Complex rupture process on the conjugate fault system of the 2014 Mw 6.2 Thailand earthquake

Abstract

A moment magnitude 6.2 crustal earthquake occurred in northern Thailand on May 5, 2014, and its aftershocks exhibit several lineaments with conjugate pattern, involving geometric complexity in a multi-segmented fault system of the Phayao Fault Zone. However, a relationship between those geometric complexities and the rupture evolution of the 2014 Thailand earthquake is still elusive, which is critical to understand complex nature of the earthquake physics and to assess the hazard. Here, we elaborated the newly developed potency density tensor inversion method, used it to invert the globally observed teleseismic P waveforms, and estimated the spatiotemporal distribution of both the slip and the fault geometry. We found the complex rupture evolution consisting of two rupture episodes along a conjugated strike-slip fault system that comprises two distinct fault planes.
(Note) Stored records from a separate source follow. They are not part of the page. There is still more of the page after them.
**src/common/aes_pkg.sv**
```systemverilog
package aes_pkg;

    typedef logic [7:0]   byte_t;
    typedef logic [31:0]  word_t;

    // First byte in the top bits, column-major, four bytes per column
    typedef logic [127:0] block_t;

    typedef logic [3:0]   round_cnt_t;

    typedef enum logic {
        S_IDLE,
        S_ROUND
    } ctrl_state_e;

    // AES-128 always runs ten rounds
    localparam round_cnt_t NUM_ROUNDS = 4'd10;

    localparam byte_t RCON_FIRST = 8'h01;

    // Forward S-box
    localparam byte_t SBOX [0:255] = '{
        8'h63, 8'h7c, 8'h77, 8'h7b, 8'hf2, 8'h6b, 8'h6f, 8'hc5,
        8'h30, 8'h01, 8'h67, 8'h2b, 8'hfe, 8'hd7, 8'hab, 8'h76,
        8'hca, 8'h82, 8'hc9, 8'h7d, 8'hfa, 8'h59, 8'h47, 8'hf0,
        8'had, 8'hd4, 8'ha2, 8'haf, 8'h9c, 8'ha4, 8'h72, 8'hc0,
        8'hb7, 8'hfd, 8'h93, 8'h26, 8'h36, 8'h3f, 8'hf7, 8'hcc,
        8'h34, 8'ha5, 8'he5, 8'hf1, 8'h71, 8'hd8, 8'h31, 8'h15,
        8'h04, 8'hc7, 8'h23, 8'hc3, 8'h18, 8'h96, 8'h05, 8'h9a,
        8'h07, 8'h12, 8'h80, 8'he2, 8'heb, 8'h27, 8'hb2, 8'h75,
        8'h09, 8'h83, 8'h2c, 8'h1a, 8'h1b, 8'h6e, 8'h5a, 8'ha0,
        8'h52, 8'h3b, 8'hd6, 8'hb3, 8'h29, 8'he3, 8'h2f, 8'h84,
        8'h53, 8'hd1, 8'h00, 8'hed, 8'h20, 8'hfc, 8'hb1, 8'h5b,
        8'h6a, 8'hcb, 8'hbe, 8'h39, 8'h4a, 8'h4c, 8'h58, 8'hcf,
        8'hd0, 8'hef, 8'haa, 8'hfb, 8'h43, 8'h4d, 8'h33, 8'h85,
        8'h45, 8'hf9, 8'h02, 8'h7f, 8'h50, 8'h3c, 8'h9f, 8'ha8,
        8'h51, 8'ha3, 8'h40, 8'h8f, 8'h92, 8'h9d, 8'h38, 8'hf5,
        8'hbc, 8'hb6, 8'hda, 8'h21, 8'h10, 8'hff, 8'hf3, 8'hd2,
        8'hcd, 8'h0c, 8'h13, 8'hec, 8'h5f, 8'h97, 8'h44, 8'h17,
        8'hc4, 8'ha7, 8'h7e, 8'h3d, 8'h64, 8'h5d, 8'h19, 8'h73,
        8'h60, 8'h81, 8'h4f, 8'hdc, 8'h22, 8'h2a, 8'h90, 8'h88,
        8'h46, 8'hee, 8'hb8, 8'h14, 8'hde, 8'h5e, 8'h0b, 8'hdb,
        8'he0, 8'h32, 8'h3a, 8'h0a, 8'h49, 8'h06, 8'h24, 8'h5c,
        8'hc2, 8'hd3, 8'hac, 8'h62, 8'h91, 8'h95, 8'he4, 8'h79,
        8'he7, 8'hc8, 8'h37, 8'h6d, 8'h8d, 8'hd5, 8'h4e, 8'ha9,
        8'h6c, 8'h56, 8'hf4, 8'hea, 8'h65, 8'h7a, 8'hae, 8'h08,
        8'hba, 8'h78, 8'h25, 8'h2e, 8'h1c, 8'ha6, 8'hb4, 8'hc6,
        8'he8, 8'hdd, 8'h74, 8'h1f, 8'h4b, 8'hbd, 8'h8b, 8'h8a,
        8'h70, 8'h3e, 8'hb5, 8'h66, 8'h48, 8'h03, 8'hf6, 8'h0e,
        8'h61, 8'h35, 8'h57, 8'hb9, 8'h86, 8'hc1, 8'h1d, 8'h9e,
        8'he1, 8'hf8, 8'h98, 8'h11, 8'h69, 8'hd9, 8'h8e, 8'h94,
        8'h9b, 8'h1e, 8'h87, 8'he9, 8'hce, 8'h55, 8'h28, 8'hdf,
        8'h8c, 8'ha1, 8'h89, 8'h0d, 8'hbf, 8'he6, 8'h42, 8'h68,
        8'h41, 8'h99, 8'h2d, 8'h0f, 8'hb0, 8'h54, 8'hbb, 8'h16
    };

    function automatic byte_t sub_byte(input byte_t b);
        return SBOX[b];
    endfunction

    // Multiply by x in GF(2^8), polynomial 0x11b
    function automatic byte_t xtime(input byte_t b);
        return {b[6:0], 1'b0} ^ (b[7] ? 8'h1b : 8'h00);
    endfunction

endpackage

```
**src/source/aes_ctrl.sv**
```systemverilog
`timescale 1ns/1ps

module aes_ctrl
    import aes_pkg::*;
(
    input  logic  clk,
    input  logic  rst_n,
    input  logic  start,
    output logic  load,
    output logic  advance,
    output logic  final_round,
    output byte_t rcon,
    output logic  busy,
    output logic  done
);

    ctrl_state_e state;
    round_cnt_t  round_cnt;
    logic        last_round;

    assign busy        = (state == S_ROUND);
    assign load        = start && !busy;
    assign advance     = busy;
    assign last_round  = (round_cnt == NUM_ROUNDS);
    assign final_round = advance && last_round;

    always_ff @(posedge clk or negedge rst_n) begin
        if (!rst_n) begin
            state     <= S_IDLE;
            round_cnt <= '0;
            rcon      <= RCON_FIRST;
            done      <= 1'b0;
        end else begin
            done <= 1'b0;
            case (state)
                S_IDLE: begin
                    if (load) begin
                        state     <= S_ROUND;
                        round_cnt <= round_cnt_t'(1);
                        rcon      <= RCON_FIRST;
                    end
                end
                S_ROUND: begin
                    if (last_round) begin
                        state <= S_IDLE;
                        done  <= 1'b1;
                    end else begin
                        round_cnt <= round_cnt + round_cnt_t'(1);
                        // Round constants are successive powers of x
                        rcon      <= xtime(rcon);
                    end
                end
            endcase
        end
    end

    a_done_single : assert property (
        @(posedge clk) disable iff (!rst_n)
        done |=> !done
    );

    a_round_bound : assert property (
        @(posedge clk) disable iff (!rst_n)
        round_cnt <= NUM_ROUNDS
    );

    // A load is accepted while idle and the core is busy on the next cycle
    a_load_idle : assert property (
        @(posedge clk) disable iff (!rst_n)
        load |-> !busy ##1 busy
    );

endmodule

```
The first episode originated at the hypocenter and the rupture propagated south along the north–northeast to south–southwest fault plane. The second episode was triggered at around 5 km north from the epicenter, and the rupture propagated along the east–northeast to west–southwest fault plane and terminated at the west end of the source area at 5 s hypocentral time. Our work demonstrates that our potency density tensor inversion can be applied to the smaller-scale magnitude-6 class earthquakes, and it resolves the complex rupture process controlled by the underlying geometric complexity in the fault system.